By Brandon Specktor | Live Science |

LIVE SCIENCE - Imagine a planet twice as wide as Earth, covered in an ocean that smells like sweet cabbage.

Every day, a faint red star warms this ocean world and the uncountable masses of hungry, plankton-like creatures that inhabit it. They rise to the surface by the billions, joining together in a living, floating continent larger than Australia — spewing out a pungent gas as they knit sunlight into food.

The sulfurous gas steams out of the alien bloom, filling the air so fully that a lone telescope floating 700 trillion miles (over a quadrillion kilometers) away can sense it — faintly, for just a few hours every month, when the watery planet glides in front of its small, red star. For those few hours, the alien algae of the pungent planet make themselves known to Earth.

It sounds like science fiction ... but is it?

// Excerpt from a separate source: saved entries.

interface hnfr_result_if;
  logic                 valid;
  logic                 ready;
  hnfr_pkg::kind_t      kind;
  logic [7:0]           data_byte;
  hnfr_pkg::count_t     byte_index;
  hnfr_pkg::count_t     info_length;
  modport source (output valid, output kind, output data_byte, output byte_index,
                  output info_length, input ready);
  modport sink (input valid, input kind, input data_byte, input byte_index,
                input info_length, output ready);
endinterface

### src/hdl/hdlc_nrzi_frame_receiver_core.sv
// HDLC deframer with NRZI decoding, top level.
// Depends on hnfr_pkg and the channel interfaces in hnfr_ifs.sv.

// Each item on line_in is one demodulated line level. The level is NRZI-decoded
// (same level as before means 1), a flag 0x7E is spotted in an eight-bit window,
// stuffed zeros after five ones are dropped and the remaining bits are packed LSB
// first into bytes. Every byte leaves on result_out as a data item with its index
// in the frame; the closing flag gives one verdict: good (with the information
// length, bytes minus 18), CRC error, or too short. A frame that grows past
// max_frame_len gives an overflow item and is abandoned until the next flag.
// The FCS is CRC-16/X.25, low byte first. One line level is taken every clock
// cycle; the decode, destuff and one-byte CRC step sit between the channel and a
// single result register, and the input only stalls while that register holds
// an item the consumer has not yet taken. min_frame_len (index 0) and max_frame_len
// (index 1) are written over the cfg port; the user must write them only while the
// block is idle, a rule the block itself leaves unchecked. Other indexes are ignored.
module hdlc_nrzi_frame_receiver_core (
  input  logic                                   clk,
  input  logic                                   rst,
  input  logic                                   cfg_write,
  input  logic [hnfr_pkg::CFG_INDEX_WIDTH-1:0]   cfg_index,
  input  logic [hnfr_pkg::CFG_DATA_WIDTH-1:0]    cfg_data,
  hnfr_line_if.sink                              line_in,
  hnfr_result_if.source                          result_out
);

  // Configuration registers
  hnfr_pkg::count_t min_frame_len;
  hnfr_pkg::count_t max_frame_len;

  // Receiver state
  logic             prev_level;
  logic [7:0]       flag_window;
  logic [2:0]       ones_run;
  logic [7:0]       byte_accum;
  logic [2:0]       bit_position;
  logic             framing_active;
  hnfr_pkg::count_t frame_byte_count;
  logic [15:0]      running_crc;
  logic [7:0]       fcs_delay [2];

  logic             prev_level_next;
  logic [7:0]       flag_window_next;
  logic [2:0]       ones_run_next;
  logic [7:0]       byte_accum_next;
  logic [2:0]       bit_position_next;
  logic             framing_active_next;
  hnfr_pkg::count_t frame_byte_count_next;
  logic [15:0]      running_crc_next;
  logic [7:0]       fcs_delay_next [2];

  // Result computed for the item on the channel this cycle
  logic             res_load;
  hnfr_pkg::kind_t  res_kind;
  logic [7:0]       res_byte;
  hnfr_pkg::count_t res_index;
  hnfr_pkg::count_t res_info;

  logic             line_bit;
  logic             flag_hit;
  logic [7:0]       accum_with_bit;
  logic [15:0]      fcs_rx;
  logic             accept;

  // Result register: take a new item whenever it is empty or being drained.
  assign line_in.ready = !result_out.valid || result_out.ready;
  assign accept = line_in.valid && line_in.ready;

  always_ff @(posedge clk) begin
    if (rst) begin
      min_frame_len <= hnfr_pkg::MIN_LEN_RESET;
      max_frame_len <= hnfr_pkg::MAX_LEN_RESET;
    end else if (cfg_write) begin
      case (cfg_index)
        hnfr_pkg::REG_MIN_FRAME_LEN: min_frame_len <= cfg_data;
        hnfr_pkg::REG_MAX_FRAME_LEN: max_frame_len <= cfg_data;
        default: ;
      endcase
    end
  end

  always_comb begin
    line_bit = (line_in.line_level == prev_level);
    prev_level_next = line_in.line_level;
    flag_window_next = {line_bit, flag_window[7:1]};
    flag_hit = (flag_window_next == hnfr_pkg::FLAG_PATTERN);

    ones_run_next = ones_run;
    byte_accum_next = byte_accum;
    bit_position_next = bit_position;
    framing_active_next = framing_active;
    frame_byte_count_next = frame_byte_count;
    running_crc_next = running_crc;
    fcs_delay_next[0] = fcs_delay[0];
    fcs_delay_next[1] = fcs_delay[1];

    res_load = 1'b0;
    res_kind = hnfr_pkg::KIND_DATA;
    res_byte = 8'h00;
    res_index = frame_byte_count;
    res_info = '0;

    accum_with_bit = byte_accum;
    accum_with_bit[bit_position] = byte_accum[bit_position] | line_bit;
    fcs_rx = {fcs_delay[1], fcs_delay[0]};

    if (flag_hit) begin
      // Close the running frame with a verdict, unless it holds no byte.
      if (framing_active && (frame_byte_count != '0)) begin
        res_load = 1'b1;
        if ((frame_byte_count < hnfr_pkg::MIN_CHECK_BYTES) ||
            (frame_byte_count < min_frame_len)) begin
          res_kind = hnfr_pkg::KIND_SHORT;
        end else if (~running_crc == fcs_rx) begin
          res_kind = hnfr_pkg::KIND_GOOD;
          res_info = (frame_byte_count >= hnfr_pkg::HEADER_BYTES) ?
                     frame_byte_count - hnfr_pkg::HEADER_BYTES : '0;
        end else begin
          res_kind = hnfr_pkg::KIND_CRC_ERR;
        end
      end
      // Open the next frame.
      framing_active_next = 1'b1;
      frame_byte_count_next = '0;
      running_crc_next = hnfr_pkg::CRC_PRESET;
      fcs_delay_next[0] = 8'h00;
      fcs_delay_next[1] = 8'h00;
      byte_accum_next = 8'h00;
      bit_position_next = 3'd0;
      ones_run_next = 3'd0;
    end else if (framing_active) begin
      if ((ones_run == hnfr_pkg::STUFF_RUN) && !line_bit) begin
        // Drop the stuffed zero.
        ones_run_next = 3'd0;
      end else begin
        if (line_bit) begin
          ones_run_next = (ones_run == hnfr_pkg::RUN_SAT) ? ones_run : ones_run + 3'd1;
        end else begin
          ones_run_next = 3'd0;
        end
        bit_position_next = bit_position + 3'd1;
        if (bit_position == 3'd7) begin
          // Byte complete.
          byte_accum_next = 8'h00;
          res_load = 1'b1;
          if ((frame_byte_count >= max_frame_len) ||
              (frame_byte_count == hnfr_pkg::COUNT_MAX)) begin
            framing_active_next = 1'b0;
            res_kind = hnfr_pkg::KIND_OVERFLOW;
            res_index = (frame_byte_count == hnfr_pkg::COUNT_MAX) ?
                        hnfr_pkg::COUNT_MAX : frame_byte_count + hnfr_pkg::count_t'(1);
          end else begin
            res_kind = hnfr_pkg::KIND_DATA;
            res_byte = accum_with_bit;
            // The two newest bytes wait in the delay line as candidate FCS.
            if (frame_byte_count >= hnfr_pkg::MIN_CHECK_BYTES) begin
              running_crc_next = hnfr_pkg::crc_add_byte(running_crc, fcs_delay[0]);
            end
            fcs_delay_next[0] = fcs_delay[1];
            fcs_delay_next[1] = accum_with_bit;
            frame_byte_count_next = frame_byte_count + hnfr_pkg::count_t'(1);
          end
        end else begin
          byte_accum_next = accum_with_bit;
        end
      end
    end
  end

  always_ff @(posedge clk) begin
    if (rst) begin
      prev_level <= 1'b0;
      flag_window <= 8'h00;
      ones_run <= 3'd0;
      byte_accum <= 8'h00;
      bit_position <= 3'd0;
      framing_active <= 1'b0;
      frame_byte_count <= '0;
      running_crc <= hnfr_pkg::CRC_PRESET;
      fcs_delay[0] <= 8'h00;
      fcs_delay[1] <= 8'h00;
    end else if (accept) begin
      prev_level <= prev_level_next;
      flag_window <= flag_window_next;
      ones_run <= ones_run_next;
      byte_accum <= byte_accum_next;
      bit_position <= bit_position_next;
      framing_active <= framing_active_next;
      frame_byte_count <= frame_byte_count_next;
      running_crc <= running_crc_next;
      fcs_delay[0] <= fcs_delay_next[0];
      fcs_delay[1] <= fcs_delay_next[1];
    end
  end

  // Hold the result until the consumer takes it.
  always_ff @(posedge clk) begin
    if (rst) begin
      result_out.valid <= 1'b0;
    end else if (accept && res_load) begin
      result_out.valid <= 1'b1;
    end else if (result_out.ready) begin
      result_out.valid <= 1'b0;
    end
  end

  always_ff @(posedge clk) begin
    if (accept && res_load) begin
      result_out.kind <= res_kind;
      result_out.data_byte <= res_byte;
      result_out.byte_index <= res_index;
      result_out.info_length <= res_info;
    end
  end

`ifndef NO_ASSERTIONS
  // A flag always leaves a freshly opened, empty frame behind.
  a_flag_opens_frame: assert property (@(posedge clk) disable iff (rst)
    (accept && flag_hit) |=> (framing_active && (frame_byte_count == '0) &&
                              (running_crc == hnfr_pkg::CRC_PRESET)))
    else $error("flag did not open a clean frame");

  // An overflow item abandons the frame.
  a_overflow_abandons: assert property (@(posedge clk) disable iff (rst)
    (accept && res_load && (res_kind == hnfr_pkg::KIND_OVERFLOW)) |=> !framing_active)
    else $error("frame still active after overflow");

  // Each streamed data byte advances the byte count by one.
  a_data_counts: assert property (@(posedge clk) disable iff (rst)
    (accept && res_load && (res_kind == hnfr_pkg::KIND_DATA)) |=>
      (frame_byte_count == $past(frame_byte_count) + hnfr_pkg::count_t'(1)))
    else $error("byte count did not follow streamed byte");
`endif

endmodule

### src/flat_wrapper.sv
// flat-port wrapper written by rule: the top's interface ports become plain ports
module hdlc_nrzi_frame_receiver_core_flat 
  (clk, rst, cfg_write, cfg_index, cfg_data, line_in_valid, line_in_line_level, line_in_ready, result_out_valid, result_out_kind, result_out_data_byte, result_out_byte_index, result_out_info_length, result_out_ready);
  hnfr_line_if line_in_i ();
  hnfr_result_if result_out_i ();
  input  logic clk;
  input  logic rst;
  input  logic cfg_write;
  input  logic [hnfr_pkg::CFG_INDEX_WIDTH-1:0] cfg_index;
  input  logic [hnfr_pkg::CFG_DATA_WIDTH-1:0] cfg_data;
  input wire logic [$bits(line_in_i.valid)-1:0] line_in_valid;
  input wire logic [$bits(line_in_i.line_level)-1:0] line_in_line_level;
  output wire logic [$bits(line_in_i.ready)-1:0] line_in_ready;
  output wire logic [$bits(result_out_i.valid)-1:0] result_out_valid;
  output wire logic [$bits(result_out_i.kind)-1:0] result_out_kind;
  output wire logic [$bits(result_out_i.data_byte)-1:0] result_out_data_byte;
  output wire logic [$bits(result_out_i.byte_index)-1:0] result_out_byte_index;
  output wire logic [$bits(result_out_i.info_length)-1:0] result_out_info_length;
  input wire logic [$bits(result_out_i.ready)-1:0] result_out_ready;
  assign line_in_i.valid = line_in_valid;
  assign line_in_i.line_level = line_in_line_level;
  assign line_in_ready = line_in_i.ready;
  assign result_out_valid = result_out_i.valid;
  assign result_out_kind = result_out_i.kind;
  assign result_out_data_byte = result_out_i.data_byte;
  assign result_out_byte_index = result_out_i.byte_index;
  assign result_out_info_length = result_out_i.info_length;
  assign result_out_i.ready = result_out_ready;
  hdlc_nrzi_frame_receiver_core u_core (.clk(clk), .rst(rst), .cfg_write(cfg_write), .cfg_index(cfg_index), .cfg_data(cfg_data), .line_in(line_in_i), .result_out(result_out_i));
endmodule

For the past two years, this question has been the subject of intense debate among alien-hunting scientists, with the James Webb Space Telescope (JWST) at its center. Captured in the powerful telescope's crosshairs is the planet K2-18b, located around 120 light-years from Earth. There's no question that the planet itself is real. But its surface conditions, as well as its likelihood of harboring life, remain contested.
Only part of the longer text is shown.